Sunday, July 12, 2015

Week 3 - Lynda


Symbiopsycotaxiplasm: Take One

In Sybiopsctaxiplasm we are introduced to the ‘meta’ factor quite early. There are three cameras shooting the film. One camera is used to shoot the actors. Another camera is used to shoot the camera shooting the actors. The third camera is used to shoot the camera that is shooting the camera shooting the actors. It would be interesting if the kept adding cameras to build on this chain of footage. I was not really sure if the director went into the film with a clear intention or not. I wonder if he ever intended just to show the film containing the actors. With the super lame script and everything. I also wondered if he had intended all this time to leave everything open ended--to let the film create itself. At one point a crew member mentioned that the film could be edited 300 different ways and never have the same meaning. That is interesting to me. I found the viewing of Symbiopsycotaxiplasm: Take One to be an experience. I still am unsure of how genuine it is. But there were definitely certain  moments that seemed completely genuine. For example, the moment when the actor explained that he just wanted to be a better actor. I feel like he actually felt that way. I guess we’ll never really know what was scripted and what was not.


I Am Curious – Yellow

Much like Symbiopsycotaxiplasm: Take One, I am Curious – Yellow was another meta experience. There were many times that I forgot I was viewing a film within a film. At certain points it felt like a documentary—when Lena was interviewing people on the street.
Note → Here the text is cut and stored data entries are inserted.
`config.mk`:
```
export PLATFORM = sky130hd
export DESIGN_NAME = emlq_top
export DESIGN_NICKNAME = d
export VERILOG_FILES = /design/src/emlq_pkg.sv /design/src/emlq_top.sv
export SDC_FILE = /design/constraint.sdc
export NUM_CORES = 1
export LEC_CHECK = 0
export ABC_CLOCK_PERIOD_IN_PS = 3200
export BUFFER_PORTS_ARGS = -buffer_cell sky130_fd_sc_hd__buf_2
export CAP_MARGIN = 20
export CORE_ASPECT_RATIO = 1.75
export CORE_UTILIZATION = 40
export CTS_CLUSTER_DIAMETER = 40
export DETAILED_ROUTE_END_ITERATION = 10
export GPL_ROUTABILITY_DRIVEN = 0
export PLACE_DENSITY = 0.74
export SLEW_MARGIN = 5
export SYNTH_ARGS = -nofsm -noshare
export SYNTH_HDL_FRONTEND = slang
export SYNTH_SLANG_ARGS = --single-unit
export TNS_END_PERCENT = 5
```
`constraint.sdc`:
```
create_clock -name clk -period 3.2 [get_ports clk]
set_clock_uncertainty 0.1 [all_clocks]
set_input_delay 0.32 -clock clk [delete_from_list [all_inputs] [get_ports clk]]
set_output_delay 0.32 -clock clk [all_outputs]
set_load 0.01 [all_outputs]
```
**src/usbsp_defines.svh**
```systemverilog
// constants for the spectrometer command interpreter and trigger sequencer
`ifndef USBSP_DEFINES_SVH
`define USBSP_DEFINES_SVH

// ----------------------------------------------------------------
// command codes taken from the first byte on the command endpoint
// ----------------------------------------------------------------
`define USBSP_CMD_INIT 8'h01
`define USBSP_CMD_INT_TIME 8'h02
`define USBSP_CMD_STROBE 8'h03
`define USBSP_CMD_SHUTDOWN 8'h04
`define USBSP_CMD_CFG_QUERY 8'h05
`define USBSP_CMD_CFG_WRITE 8'h06
`define USBSP_CMD_SPECTRUM 8'h09
`define USBSP_CMD_TRIG_MODE 8'h0A
`define USBSP_CMD_PLUG_COUNT 8'h0B
`define USBSP_CMD_PLUG_IDS 8'h0C
`define USBSP_CMD_PLUG_DETECT 8'h0D
`define USBSP_CMD_TWI_READ 8'h60
`define USBSP_CMD_TWI_WRITE 8'h61
`define USBSP_CMD_SPI_IO 8'h62
`define USBSP_CMD_REG_WRITE 8'h6A
`define USBSP_CMD_REG_READ 8'h6B
`define USBSP_CMD_TEMP_READ 8'h6C
`define USBSP_CMD_IRR_READ 8'h6D
`define USBSP_CMD_IRR_WRITE 8'h6E
`define USBSP_CMD_INFO_ALT 8'hFE

// ----------------------------------------------------------------
// reset values and limits
// ----------------------------------------------------------------
`define USBSP_TRIG_DEFAULT 2'h0
`define USBSP_INT_MIN_US 32'h0000_000A
`define USBSP_INT_MAX_US 32'h03E7_FC18
`define USBSP_INT_RESET_US 32'h0000_2710
`define USBSP_PARAM_BYTES 3'h4

// ----------------------------------------------------------------
// endpoint packet sizes in bytes
// ----------------------------------------------------------------
`define USBSP_PKT_CTRL 10'h040
`define USBSP_PKT_DATA_HS 10'h200
`define USBSP_PKT_DATA_FS 10'h040
`define USBSP_EP6_BYTES 13'h0800

// ----------------------------------------------------------------
// timing
// ----------------------------------------------------------------
`define USBSP_CLK_PERIOD_NS 100
`define USBSP_NS_PER_US 1000
`define USBSP_CYC_PER_US (`USBSP_NS_PER_US / `USBSP_CLK_PERIOD_NS)

`endif

```
**src/usbsp_pkg.sv**
```systemverilog
// types shared by the spectrometer command interpreter files
package usbsp_pkg;

   typedef enum logic [1:0] {
      USBSP_TRG_NORMAL = 2'h0,
      USBSP_TRG_SOFT = 2'h1,
      USBSP_TRG_HARD = 2'h2,
      USBSP_TRG_SYNC = 2'h3
   } usbsp_trig_t;

   typedef enum logic [1:0] {
      USBSP_ST_IDLE = 2'b00,
      USBSP_ST_PARAM = 2'b01,
      USBSP_ST_EXEC = 2'b11
   } usbsp_state_t;

   typedef struct packed {
      logic [7:0] code;
      logic [31:0] params;
   } usbsp_cmd_t;

   typedef struct packed {
      logic [7:0] data;
      logic last;
   } usbsp_byte_t;

endpackage : usbsp_pkg
```
**src/usbsp_cmd_trig.sv**
```systemverilog
// spectrometer command interpreter, trigger sequencer and spectrum router
`timescale 1ns/100ps
`default_nettype none
`include "usbsp_defines.svh"

// Functional notes
// - normal mode: free-running integration clock, scan every period.
// - software mode: acquire at next period start after trigger seen high.
// - hardware mode: each trigger rising edge starts exactly one integration.
// - sync mode: trigger is the integration clock, period 5 ms to 60 s.
// - command 0x0A selects the trigger mode.
// - commands arrive on OUT endpoint 1; first byte code, rest parameters.
// - spectra leave on IN endpoints 2 and 6, other answers on IN 1.
// - packets: 64 bytes control; data 512 high speed, 64 full speed.
// - decode 0x01..0x06 configuration commands.
// - decode plug-in count, identifiers and detect commands 0x0B..0x0D.
// - decode 0x6A register write and 0x6B register read.
// - decode 0x6C board temperature read.
// - decode 0x6D calibration read and 0x6E calibration write.
// - initialize latches bus speed and sets trigger mode to normal.
// - first spectrum request without initialize runs initialize itself.
// - spectral bytes pass buffer to endpoints untouched.
// - at boot, code and coefficients load from nonvolatile memory.
// - product identifier depends on where the code came from.
// - integration time accepted only within 10 us to 65,535,000 us.
// - software mode treats trigger as active-high level.
module usbsp_cmd_trig #(
   parameter logic [15:0] PID_NVM = 16'h0A01,  // arbitrary value
   parameter logic [15:0] PID_HOST = 16'h0A02, // arbitrary value
   parameter logic [12:0] SPEC_BYTES = 13'h1E00
) (
   input wire logic sys_clk,
   input wire logic reset,
   input wire logic highSpeedIn,
   input wire logic sessionNew,
   input wire logic codeFromNvm,
   input wire logic bootDone,
   output var logic bootLoad,
   output var logic [15:0] productId,
   input wire logic [7:0] outByte,
   input wire logic outValid,
   input wire logic outLast,
   output var logic outReady,
   output var usbsp_pkg::usbsp_cmd_t auxReq,
   output var logic auxReqValid,
   output var logic specReq,
   input wire usbsp_pkg::usbsp_byte_t auxResp,
   input wire logic auxRespValid,
   output var logic auxRespReady,
   output var usbsp_pkg::usbsp_byte_t ep1In,
   output var logic ep1InValid,
   input wire logic ep1InReady,
   input wire logic [7:0] bufByte,
   input wire logic bufValid,
   output var logic bufReady,
   output var usbsp_pkg::usbsp_byte_t specOut,
   output var logic ep2InValid,
   input wire logic ep2InReady,
   output var logic ep6InValid,
   input wire logic ep6InReady,
   output var logic [9:0] dataPktSize,
   input wire logic trigIn,
   output var logic integStart,
   output var logic acquire,
   output var usbsp_pkg::usbsp_trig_t trigMode,
   output var logic [31:0] intTimeUs,
   output var logic strobeEnable,
   output var logic powerUp
);

   usbsp_pkg::usbsp_state_t state_r;
   logic [7:0] code_r;
   logic [31:0] params_r;
   logic [2:0] pIdx_r;
   logic initDone_r;
   logic strapTaken_r;
   logic trigPrev_r;
   logic armed_r;
   logic single_r;
   logic [12:0] specCnt_r;
   logic exec;
   logic known;
   logic isAux;
   logic initNow;
   logic trigRise;
   logic softGo;
   logic periodEnd;
   logic timerRun;
   logic timerRestart;
   logic toEp6;
   logic pktEnd;
   logic specTaken;
   logic [29:0] periodCyc;

   // ----------------------------------------------------------------
   // boot and identity
   // ----------------------------------------------------------------
   // commands are held off until the boot load from memory finishes
   always_ff @(posedge sys_clk or posedge reset) begin
      if (reset) begin
         bootLoad <= 1'b1;
      end else if (bootDone) begin
         bootLoad <= 1'b0;
      end
   end

   // the strap is caught by a clocked process after reset release
   always_ff @(posedge sys_clk or posedge reset) begin
      if (reset) begin
         strapTaken_r <= 1'b0;
         productId <= 16'h0000;
      end else if (!strapTaken_r) begin
         strapTaken_r <= 1'b1;
         productId <= codeFromNvm ? PID_NVM : PID_HOST;
      end
   end

   // ----------------------------------------------------------------
   // command intake
   // ----------------------------------------------------------------
   // only the first four parameter bytes are kept; longer payloads are
   // consumed so the endpoint never stalls on them
   always_ff @(posedge sys_clk or posedge reset) begin
      if (reset) begin
         state_r <= usbsp_pkg::USBSP_ST_IDLE;
         outReady <= 1'b0;
         code_r <= 8'h00;
         params_r <= 32'h0000_0000;
         pIdx_r <= 3'h0;
      end else begin
         case (state_r)
            usbsp_pkg::USBSP_ST_IDLE: begin
               if (bootLoad && bootDone) begin
                  outReady <= 1'b1;
               end
               if (outValid && outReady) begin
                  code_r <= outByte;
                  params_r <= 32'h0000_0000;
                  pIdx_r <= 3'h0;
                  if (outLast) begin
                     state_r <= usbsp_pkg::USBSP_ST_EXEC;
                     outReady <= 1'b0;
                  end else begin
                     state_r <= usbsp_pkg::USBSP_ST_PARAM;
                  end
               end
            end
            usbsp_pkg::USBSP_ST_PARAM: begin
               if (outValid && outReady) begin
                  if (pIdx_r < `USBSP_PARAM_BYTES) begin
                     params_r[{pIdx_r[1:0], 3'b000} +: 8] <= outByte;
                     pIdx_r <= pIdx_r + 3'h1;
                  end
                  if (outLast) begin
                     state_r <= usbsp_pkg::USBSP_ST_EXEC;
                     outReady <= 1'b0;
                  end
               end
            end
            usbsp_pkg::USBSP_ST_EXEC: begin
               state_r <= usbsp_pkg::USBSP_ST_IDLE;
               outReady <= 1'b1;
            end
            default: begin
               state_r <= usbsp_pkg::USBSP_ST_IDLE;
               outReady <= 1'b0;
            end
         endcase
      end
   end

   assign exec = (state_r == usbsp_pkg::USBSP_ST_EXEC);

   // ----------------------------------------------------------------
   // decode
   // ----------------------------------------------------------------
   always_comb begin
      isAux = 1'b0;
      case (code_r)
         `USBSP_CMD_CFG_QUERY, `USBSP_CMD_CFG_WRITE: isAux = 1'b1;
         `USBSP_CMD_PLUG_COUNT, `USBSP_CMD_PLUG_IDS,
         `USBSP_CMD_PLUG_DETECT: isAux = 1'b1;
         `USBSP_CMD_REG_WRITE, `USBSP_CMD_REG_READ: isAux = 1'b1;
         `USBSP_CMD_TEMP_READ: isAux = 1'b1;
         `USBSP_CMD_IRR_READ, `USBSP_CMD_IRR_WRITE: isAux = 1'b1;
         `USBSP_CMD_TWI_READ, `USBSP_CMD_TWI_WRITE, `USBSP_CMD_SPI_IO,
         `USBSP_CMD_INFO_ALT: isAux = 1'b1;
         default: isAux = 1'b0;
      endcase
   end

   // anything not listed here or above falls through untouched
   assign known = isAux || (code_r == `USBSP_CMD_INIT) || (code_r == `USBSP_CMD_INT_TIME)
      || (code_r == `USBSP_CMD_STROBE) || (code_r == `USBSP_CMD_SHUTDOWN)
      || (code_r == `USBSP_CMD_SPECTRUM) || (code_r == `USBSP_CMD_TRIG_MODE);

   assign initNow = exec && ((code_r == `USBSP_CMD_INIT)
      || ((code_r == `USBSP_CMD_SPECTRUM) && !initDone_r));

   // ----------------------------------------------------------------
   // settings
   // ----------------------------------------------------------------
   always_ff @(posedge sys_clk or posedge reset) begin
      if (reset) begin
         trigMode <= usbsp_pkg::usbsp_trig_t'(`USBSP_TRIG_DEFAULT);
         intTimeUs <= `USBSP_INT_RESET_US;
         strobeEnable <= 1'b0;
         powerUp <= 1'b1;
         dataPktSize <= `USBSP_PKT_DATA_FS;
      end else if (exec && known) begin
         if (initNow) begin
            trigMode <= usbsp_pkg::usbsp_trig_t'(`USBSP_TRIG_DEFAULT);
            dataPktSize <= highSpeedIn ? `USBSP_PKT_DATA_HS : `USBSP_PKT_DATA_FS;
         end
         case (code_r)
            `USBSP_CMD_INT_TIME: begin
               if (params_r >= `USBSP_INT_MIN_US && params_r <= `USBSP_INT_MAX_US) begin
                  intTimeUs <= params_r;
               end
            end
            `USBSP_CMD_STROBE: strobeEnable <= |params_r[15:0];
            `USBSP_CMD_SHUTDOWN: powerUp <= |params_r[15:0];
            `USBSP_CMD_TRIG_MODE: begin
               if (params_r[7:2] == 6'h00) begin
                  trigMode <= usbsp_pkg::usbsp_trig_t'(params_r[1:0]);
               end
            end
            default: ;
         endcase
      end
   end

   // a new session forgets the earlier initialize; initialize wins a tie
   always_ff @(posedge sys_clk or posedge reset) begin
      if (reset) begin
         initDone_r <= 1'b0;
      end else if (initNow) begin
         initDone_r <= 1'b1;
      end else if (sessionNew) begin
         initDone_r <= 1'b0;
      end
   end

   // ----------------------------------------------------------------
   // requests to the outside handlers
   // ----------------------------------------------------------------
   always_ff @(posedge sys_clk or posedge reset) begin
      if (reset) begin
         auxReq <= '0;
         auxReqValid <= 1'b0;
         specReq <= 1'b0;
      end else begin
         auxReqValid <= exec && isAux;
         specReq <= exec && (code_r == `USBSP_CMD_SPECTRUM);
         if (exec && isAux) begin
            auxReq <= '{code: code_r, params: params_r};
         end
      end
   end

   // ----------------------------------------------------------------
   // query answers to IN endpoint 1
   // ----------------------------------------------------------------
   // one holding register; half rate is ample for short answers
   always_ff @(posedge sys_clk or posedge reset) begin
      if (reset) begin
         ep1In <= '0;
         ep1InValid <= 1'b0;
         auxRespReady <= 1'b1;
      end else if (auxRespReady && auxRespValid) begin
         ep1In <= auxResp;
         ep1InValid <= 1'b1;
         auxRespReady <= 1'b0;
      end else if (ep1InValid && ep1InReady) begin
         ep1InValid <= 1'b0;
         auxRespReady <= 1'b1;
      end
   end

   // ----------------------------------------------------------------
   // spectral path
   // ----------------------------------------------------------------
   // high speed sends the first block on endpoint 6, the rest on 2
   assign toEp6 = (dataPktSize == `USBSP_PKT_DATA_HS) && (specCnt_r < `USBSP_EP6_BYTES);
   assign pktEnd = (((specCnt_r + 13'h0001) & 13'(dataPktSize - 10'h001)) == 13'h0000)
      || (specCnt_r == SPEC_BYTES - 13'h0001);
   assign specTaken = (ep2InValid && ep2InReady) || (ep6InValid && ep6InReady);

   always_ff @(posedge sys_clk or posedge reset) begin
      if (reset) begin
         specOut <= '0;
         ep2InValid <= 1'b0;
         ep6InValid <= 1'b0;
         bufReady <= 1'b1;
         specCnt_r <= 13'h0000;
      end else if (bufReady && bufValid) begin
         specOut <= '{data: bufByte, last: pktEnd};
         ep6InValid <= toEp6;
         ep2InValid <= !toEp6;
         bufReady <= 1'b0;
         specCnt_r <= (specCnt_r == SPEC_BYTES - 13'h0001) ? 13'h0000
            : specCnt_r + 13'h0001;
      end else if (specTaken) begin
         ep2InValid <= 1'b0;
         ep6InValid <= 1'b0;
         bufReady <= 1'b1;
      end
   end

   // ----------------------------------------------------------------
   // integration timing
   // ----------------------------------------------------------------
   assign periodCyc = 30'(intTimeUs * 32'(`USBSP_CYC_PER_US));
   assign trigRise = trigIn && !trigPrev_r;
   assign softGo = armed_r || trigIn;
   assign timerRun = powerUp && ((trigMode == usbsp_pkg::USBSP_TRG_NORMAL)
      || (trigMode == usbsp_pkg::USBSP_TRG_SOFT) || single_r);
   // the period is read live, so a change after the edge still applies to this period
   assign timerRestart = (trigMode == usbsp_pkg::USBSP_TRG_HARD) && trigRise;

   usbsp_int_timer #(
      .W(30)
   ) u_timer (
      .sys_clk(sys_clk),
      .reset(reset),
      .enable(timerRun),
      .restart(timerRestart),
      .periodCyc(periodCyc),
      .periodEnd(periodEnd)
   );

   always_ff @(posedge sys_clk or posedge reset) begin
      if (reset) begin
         trigPrev_r <= 1'b0;
      end else begin
         trigPrev_r <= trigIn;
      end
   end

   // a trigger seen high during the period arms the next acquisition
   always_ff @(posedge sys_clk or posedge reset) begin
      if (reset) begin
         armed_r <= 1'b0;
      end else begin
         armed_r <= (trigMode == usbsp_pkg::USBSP_TRG_SOFT)
            && (trigIn || (armed_r && !periodEnd));
      end
   end

   always_ff @(posedge sys_clk or posedge reset) begin
      if (reset) begin
         single_r <= 1'b0;
      end else if (timerRestart && powerUp) begin
         single_r <= 1'b1;
      end else if (periodEnd || trigMode != usbsp_pkg::USBSP_TRG_HARD) begin
         single_r <= 1'b0;
      end
   end

   always_ff @(posedge sys_clk or posedge reset) begin
      if (reset) begin
         integStart <= 1'b0;
         acquire <= 1'b0;
      end else begin
         case (trigMode)
            usbsp_pkg::USBSP_TRG_NORMAL: begin
               integStart <= powerUp && periodEnd;
               acquire <= powerUp && periodEnd;
            end
            usbsp_pkg::USBSP_TRG_SOFT: begin
               integStart <= powerUp && periodEnd;
               acquire <= powerUp && periodEnd && softGo;
            end
            usbsp_pkg::USBSP_TRG_HARD: begin
               integStart <= powerUp && trigRise;
               acquire <= powerUp && single_r && periodEnd;
            end
            default: begin
               integStart <= powerUp && trigRise;
               acquire <= powerUp && trigRise;
            end
         endcase
      end
   end
endmodule : usbsp_cmd_trig
`default_nettype wire

```
**src/usbsp_int_timer.sv**
```systemverilog
// integration period timer: pulses once at the end of each period
`timescale 1ns/100ps
`default_nettype none
module usbsp_int_timer #(
   parameter int W = 30
) (
   input wire logic sys_clk,
   input wire logic reset,
   input wire logic enable,
   input wire logic restart,
   input wire logic [W-1:0] periodCyc,
   output var logic periodEnd
);

   logic [W-1:0] count_r;

   // ----------------------------------------------------------------
   // counter
   // ----------------------------------------------------------------
   // the live period is compared each cycle, so a new integration time
   // takes effect on the running period rather than the next one
   always_ff @(posedge sys_clk or posedge reset) begin
      if (reset) begin
         count_r <= '0;
         periodEnd <= 1'b0;
      end else if (restart || !enable) begin
         count_r <= '0;
         periodEnd <= 1'b0;
      end else if (count_r >= periodCyc - W'(1)) begin
         count_r <= '0;
         periodEnd <= 1'b1;
      end else begin
         count_r <= count_r + W'(1);
         periodEnd <= 1'b0;
      end
   end

endmodule : usbsp_int_timer
`default_nettype wire

```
Other times it felt completely played out—when certain things would come on the screen such as a question mark. The film definitely plays with the viewer in that way. Whenever we break the wall and are reminding that we are watching a film within a film. It’s like a “oh yeah” moment for me. I became invested in the characters that the characters were playing. Once I was reminded that they were playing characters, there was something taken away from that investment. Possibly it was the lack of genuine emotion. There are moments and scene that make the viewer question what is surely apart of the film and what is apart of the film within the film. A good example of this is when Lena and her “lover” are fighting in the cabin and the director shuts the door. Another example is when the film feels like a documentary—where those genuine responses from random interviewees on the street? I would like to think so. It certainly felt that way. I really enjoyed my experience of this film and the way that it made me switch back and forth between what I thought was “real,” which was fake anyways, and then what I knew was not real, which were the moments when the wall was broken and it was apparent that they were filming a film within a film.